**WORK INSTRUCTIONS:** Of all the lines in the entries below, give again exactly those starting at the line containing "nbits && !have_acc && (qn != 2'd0);" and ending at the line containing "commit && e_cpy;", both ends included, and no others.

[Dataset records]

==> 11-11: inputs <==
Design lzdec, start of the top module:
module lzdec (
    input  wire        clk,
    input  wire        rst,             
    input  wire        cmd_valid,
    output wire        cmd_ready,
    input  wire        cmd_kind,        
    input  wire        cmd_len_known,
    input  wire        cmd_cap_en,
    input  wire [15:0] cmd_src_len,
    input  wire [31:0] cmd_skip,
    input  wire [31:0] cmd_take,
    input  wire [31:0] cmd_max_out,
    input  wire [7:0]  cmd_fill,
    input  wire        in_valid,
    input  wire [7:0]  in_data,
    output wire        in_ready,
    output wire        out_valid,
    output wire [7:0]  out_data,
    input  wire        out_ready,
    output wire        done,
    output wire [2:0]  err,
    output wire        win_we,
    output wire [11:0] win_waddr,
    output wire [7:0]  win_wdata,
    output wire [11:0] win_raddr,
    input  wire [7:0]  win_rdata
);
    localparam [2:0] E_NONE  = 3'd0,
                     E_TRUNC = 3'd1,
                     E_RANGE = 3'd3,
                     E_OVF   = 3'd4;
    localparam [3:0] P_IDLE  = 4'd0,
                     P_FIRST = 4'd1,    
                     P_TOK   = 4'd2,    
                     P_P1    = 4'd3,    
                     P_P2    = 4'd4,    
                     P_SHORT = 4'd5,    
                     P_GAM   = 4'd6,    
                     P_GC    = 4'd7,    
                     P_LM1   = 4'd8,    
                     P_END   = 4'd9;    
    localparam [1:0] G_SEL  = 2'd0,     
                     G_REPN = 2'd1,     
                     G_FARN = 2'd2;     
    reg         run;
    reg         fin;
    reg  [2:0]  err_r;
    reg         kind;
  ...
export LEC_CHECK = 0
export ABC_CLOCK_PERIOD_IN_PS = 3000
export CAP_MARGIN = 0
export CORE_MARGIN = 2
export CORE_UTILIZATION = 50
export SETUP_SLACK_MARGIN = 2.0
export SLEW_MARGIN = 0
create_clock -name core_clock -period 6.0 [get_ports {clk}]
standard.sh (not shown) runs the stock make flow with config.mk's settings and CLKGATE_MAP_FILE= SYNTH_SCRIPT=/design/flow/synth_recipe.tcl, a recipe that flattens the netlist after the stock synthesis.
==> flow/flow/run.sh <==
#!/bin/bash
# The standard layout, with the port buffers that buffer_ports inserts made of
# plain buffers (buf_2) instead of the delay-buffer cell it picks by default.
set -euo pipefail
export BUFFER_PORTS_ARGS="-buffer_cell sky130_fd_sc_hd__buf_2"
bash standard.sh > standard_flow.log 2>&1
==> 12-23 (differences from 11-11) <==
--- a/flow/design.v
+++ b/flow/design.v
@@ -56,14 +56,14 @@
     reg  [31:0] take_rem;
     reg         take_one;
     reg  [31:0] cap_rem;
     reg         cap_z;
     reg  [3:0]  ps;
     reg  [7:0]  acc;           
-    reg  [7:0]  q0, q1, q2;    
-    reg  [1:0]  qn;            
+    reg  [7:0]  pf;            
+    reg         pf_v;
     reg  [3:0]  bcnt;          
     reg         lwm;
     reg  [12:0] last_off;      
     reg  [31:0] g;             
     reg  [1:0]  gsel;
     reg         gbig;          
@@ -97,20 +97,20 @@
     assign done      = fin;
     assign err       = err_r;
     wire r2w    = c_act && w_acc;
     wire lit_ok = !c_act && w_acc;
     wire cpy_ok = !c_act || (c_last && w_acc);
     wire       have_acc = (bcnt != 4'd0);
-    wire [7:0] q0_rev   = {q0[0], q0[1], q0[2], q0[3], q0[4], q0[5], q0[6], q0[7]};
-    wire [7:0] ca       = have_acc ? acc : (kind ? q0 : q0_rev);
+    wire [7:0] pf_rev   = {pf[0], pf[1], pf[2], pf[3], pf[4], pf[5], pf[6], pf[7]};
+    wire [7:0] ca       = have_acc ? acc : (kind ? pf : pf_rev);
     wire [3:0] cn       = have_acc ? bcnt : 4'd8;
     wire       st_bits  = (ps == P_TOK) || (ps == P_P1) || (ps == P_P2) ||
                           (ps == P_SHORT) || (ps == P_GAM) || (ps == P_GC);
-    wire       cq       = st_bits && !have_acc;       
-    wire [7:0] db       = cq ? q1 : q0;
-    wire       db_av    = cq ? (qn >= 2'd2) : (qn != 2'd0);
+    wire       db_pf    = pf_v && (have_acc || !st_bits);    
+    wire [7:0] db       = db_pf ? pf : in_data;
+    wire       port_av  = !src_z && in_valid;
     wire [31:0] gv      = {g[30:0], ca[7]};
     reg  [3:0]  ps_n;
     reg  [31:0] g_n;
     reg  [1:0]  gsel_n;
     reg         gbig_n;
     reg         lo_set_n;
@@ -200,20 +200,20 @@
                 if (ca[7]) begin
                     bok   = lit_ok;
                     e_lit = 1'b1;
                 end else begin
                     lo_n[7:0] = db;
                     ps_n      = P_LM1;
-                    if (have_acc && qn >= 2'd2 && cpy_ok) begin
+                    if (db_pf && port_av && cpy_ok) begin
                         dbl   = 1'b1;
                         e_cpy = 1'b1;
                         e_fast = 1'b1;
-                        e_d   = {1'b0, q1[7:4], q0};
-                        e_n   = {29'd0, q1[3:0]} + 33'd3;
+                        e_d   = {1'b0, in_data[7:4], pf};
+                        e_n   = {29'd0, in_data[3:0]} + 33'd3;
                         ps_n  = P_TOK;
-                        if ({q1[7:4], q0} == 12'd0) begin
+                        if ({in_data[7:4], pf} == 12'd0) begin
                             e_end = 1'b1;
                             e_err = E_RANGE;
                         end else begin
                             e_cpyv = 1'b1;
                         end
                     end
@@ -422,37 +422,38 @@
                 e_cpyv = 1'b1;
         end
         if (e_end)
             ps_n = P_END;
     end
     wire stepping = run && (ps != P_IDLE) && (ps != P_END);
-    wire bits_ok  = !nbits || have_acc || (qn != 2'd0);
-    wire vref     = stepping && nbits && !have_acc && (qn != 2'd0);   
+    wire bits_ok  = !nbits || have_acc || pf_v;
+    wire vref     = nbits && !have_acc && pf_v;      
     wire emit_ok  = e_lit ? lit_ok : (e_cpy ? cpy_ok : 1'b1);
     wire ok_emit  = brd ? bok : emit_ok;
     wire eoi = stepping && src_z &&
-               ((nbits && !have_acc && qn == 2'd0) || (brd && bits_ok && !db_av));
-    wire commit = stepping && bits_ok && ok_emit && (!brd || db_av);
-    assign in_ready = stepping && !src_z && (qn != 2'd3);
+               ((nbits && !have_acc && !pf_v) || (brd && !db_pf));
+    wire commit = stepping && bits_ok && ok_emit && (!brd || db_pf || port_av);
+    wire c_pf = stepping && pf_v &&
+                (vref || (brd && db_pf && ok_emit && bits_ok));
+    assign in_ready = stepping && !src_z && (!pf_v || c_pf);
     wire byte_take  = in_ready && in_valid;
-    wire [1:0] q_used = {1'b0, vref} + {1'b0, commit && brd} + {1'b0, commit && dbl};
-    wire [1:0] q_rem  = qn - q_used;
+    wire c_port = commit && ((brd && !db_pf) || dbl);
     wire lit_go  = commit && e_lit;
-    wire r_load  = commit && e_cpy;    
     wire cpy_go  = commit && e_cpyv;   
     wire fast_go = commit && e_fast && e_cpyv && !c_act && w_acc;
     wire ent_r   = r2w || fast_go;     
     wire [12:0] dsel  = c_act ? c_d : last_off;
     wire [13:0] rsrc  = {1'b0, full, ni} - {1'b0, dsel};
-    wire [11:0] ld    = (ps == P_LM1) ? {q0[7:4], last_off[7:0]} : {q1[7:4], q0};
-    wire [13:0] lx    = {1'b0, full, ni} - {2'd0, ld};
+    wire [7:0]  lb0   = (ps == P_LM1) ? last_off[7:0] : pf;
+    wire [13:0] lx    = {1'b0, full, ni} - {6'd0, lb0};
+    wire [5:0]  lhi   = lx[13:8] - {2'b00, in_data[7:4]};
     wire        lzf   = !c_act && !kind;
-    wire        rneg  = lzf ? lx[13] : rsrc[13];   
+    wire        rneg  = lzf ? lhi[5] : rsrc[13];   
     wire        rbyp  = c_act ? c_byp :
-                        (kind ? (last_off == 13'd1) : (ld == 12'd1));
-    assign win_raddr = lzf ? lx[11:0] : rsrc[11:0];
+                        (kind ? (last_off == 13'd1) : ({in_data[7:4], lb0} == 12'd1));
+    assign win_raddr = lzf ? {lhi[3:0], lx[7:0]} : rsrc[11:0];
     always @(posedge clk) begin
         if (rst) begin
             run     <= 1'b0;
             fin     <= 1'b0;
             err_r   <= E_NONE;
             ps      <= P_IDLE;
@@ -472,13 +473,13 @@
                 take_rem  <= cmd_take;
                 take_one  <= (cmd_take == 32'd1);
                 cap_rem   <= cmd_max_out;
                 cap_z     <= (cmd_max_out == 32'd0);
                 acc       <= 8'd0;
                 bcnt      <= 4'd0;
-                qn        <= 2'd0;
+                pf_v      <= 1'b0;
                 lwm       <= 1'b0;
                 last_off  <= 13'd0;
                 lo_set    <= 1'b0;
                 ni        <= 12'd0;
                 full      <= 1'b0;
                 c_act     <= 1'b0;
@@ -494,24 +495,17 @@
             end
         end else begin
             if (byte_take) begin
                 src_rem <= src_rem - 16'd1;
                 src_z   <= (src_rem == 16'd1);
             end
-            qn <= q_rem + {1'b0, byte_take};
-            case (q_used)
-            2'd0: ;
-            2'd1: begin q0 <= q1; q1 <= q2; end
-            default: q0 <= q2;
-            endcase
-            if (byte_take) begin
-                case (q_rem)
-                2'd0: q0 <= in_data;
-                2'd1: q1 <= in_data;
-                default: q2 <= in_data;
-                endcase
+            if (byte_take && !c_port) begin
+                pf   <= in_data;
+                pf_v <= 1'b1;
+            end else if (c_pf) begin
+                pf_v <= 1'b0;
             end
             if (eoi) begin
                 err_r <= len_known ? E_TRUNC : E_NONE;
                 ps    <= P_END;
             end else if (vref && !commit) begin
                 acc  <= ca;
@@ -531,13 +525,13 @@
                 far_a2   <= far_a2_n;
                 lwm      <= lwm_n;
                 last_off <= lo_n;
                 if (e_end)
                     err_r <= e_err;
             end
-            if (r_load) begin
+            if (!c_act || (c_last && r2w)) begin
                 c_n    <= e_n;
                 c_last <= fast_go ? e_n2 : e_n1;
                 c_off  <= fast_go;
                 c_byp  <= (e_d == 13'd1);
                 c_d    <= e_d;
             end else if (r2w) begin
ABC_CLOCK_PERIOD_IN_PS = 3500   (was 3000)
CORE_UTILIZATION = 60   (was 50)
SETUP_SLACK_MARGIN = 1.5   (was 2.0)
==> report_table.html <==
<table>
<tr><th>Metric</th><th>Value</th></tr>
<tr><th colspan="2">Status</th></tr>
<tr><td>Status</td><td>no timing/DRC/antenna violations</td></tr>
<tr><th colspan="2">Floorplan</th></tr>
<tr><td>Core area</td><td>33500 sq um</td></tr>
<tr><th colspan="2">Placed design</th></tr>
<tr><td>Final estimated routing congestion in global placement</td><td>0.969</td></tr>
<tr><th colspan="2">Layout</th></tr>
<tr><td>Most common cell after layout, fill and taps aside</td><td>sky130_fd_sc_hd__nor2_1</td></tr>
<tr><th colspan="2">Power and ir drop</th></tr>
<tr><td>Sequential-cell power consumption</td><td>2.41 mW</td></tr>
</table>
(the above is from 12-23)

**WRITTEN ANSWER:**
-    wire vref     = stepping && nbits && !have_acc && (qn != 2'd0);   
+    wire bits_ok  = !nbits || have_acc || pf_v;
+    wire vref     = nbits && !have_acc && pf_v;      
     wire emit_ok  = e_lit ? lit_ok : (e_cpy ? cpy_ok : 1'b1);
     wire ok_emit  = brd ? bok : emit_ok;
     wire eoi = stepping && src_z &&
-               ((nbits && !have_acc && qn == 2'd0) || (brd && bits_ok && !db_av));
-    wire commit = stepping && bits_ok && ok_emit && (!brd || db_av);
-    assign in_ready = stepping && !src_z && (qn != 2'd3);
+               ((nbits && !have_acc && !pf_v) || (brd && !db_pf));
+    wire commit = stepping && bits_ok && ok_emit && (!brd || db_pf || port_av);
+    wire c_pf = stepping && pf_v &&
+                (vref || (brd && db_pf && ok_emit && bits_ok));
+    assign in_ready = stepping && !src_z && (!pf_v || c_pf);
     wire byte_take  = in_ready && in_valid;
-    wire [1:0] q_used = {1'b0, vref} + {1'b0, commit && brd} + {1'b0, commit && dbl};
-    wire [1:0] q_rem  = qn - q_used;
+    wire c_port = commit && ((brd && !db_pf) || dbl);
     wire lit_go  = commit && e_lit;
-    wire r_load  = commit && e_cpy;    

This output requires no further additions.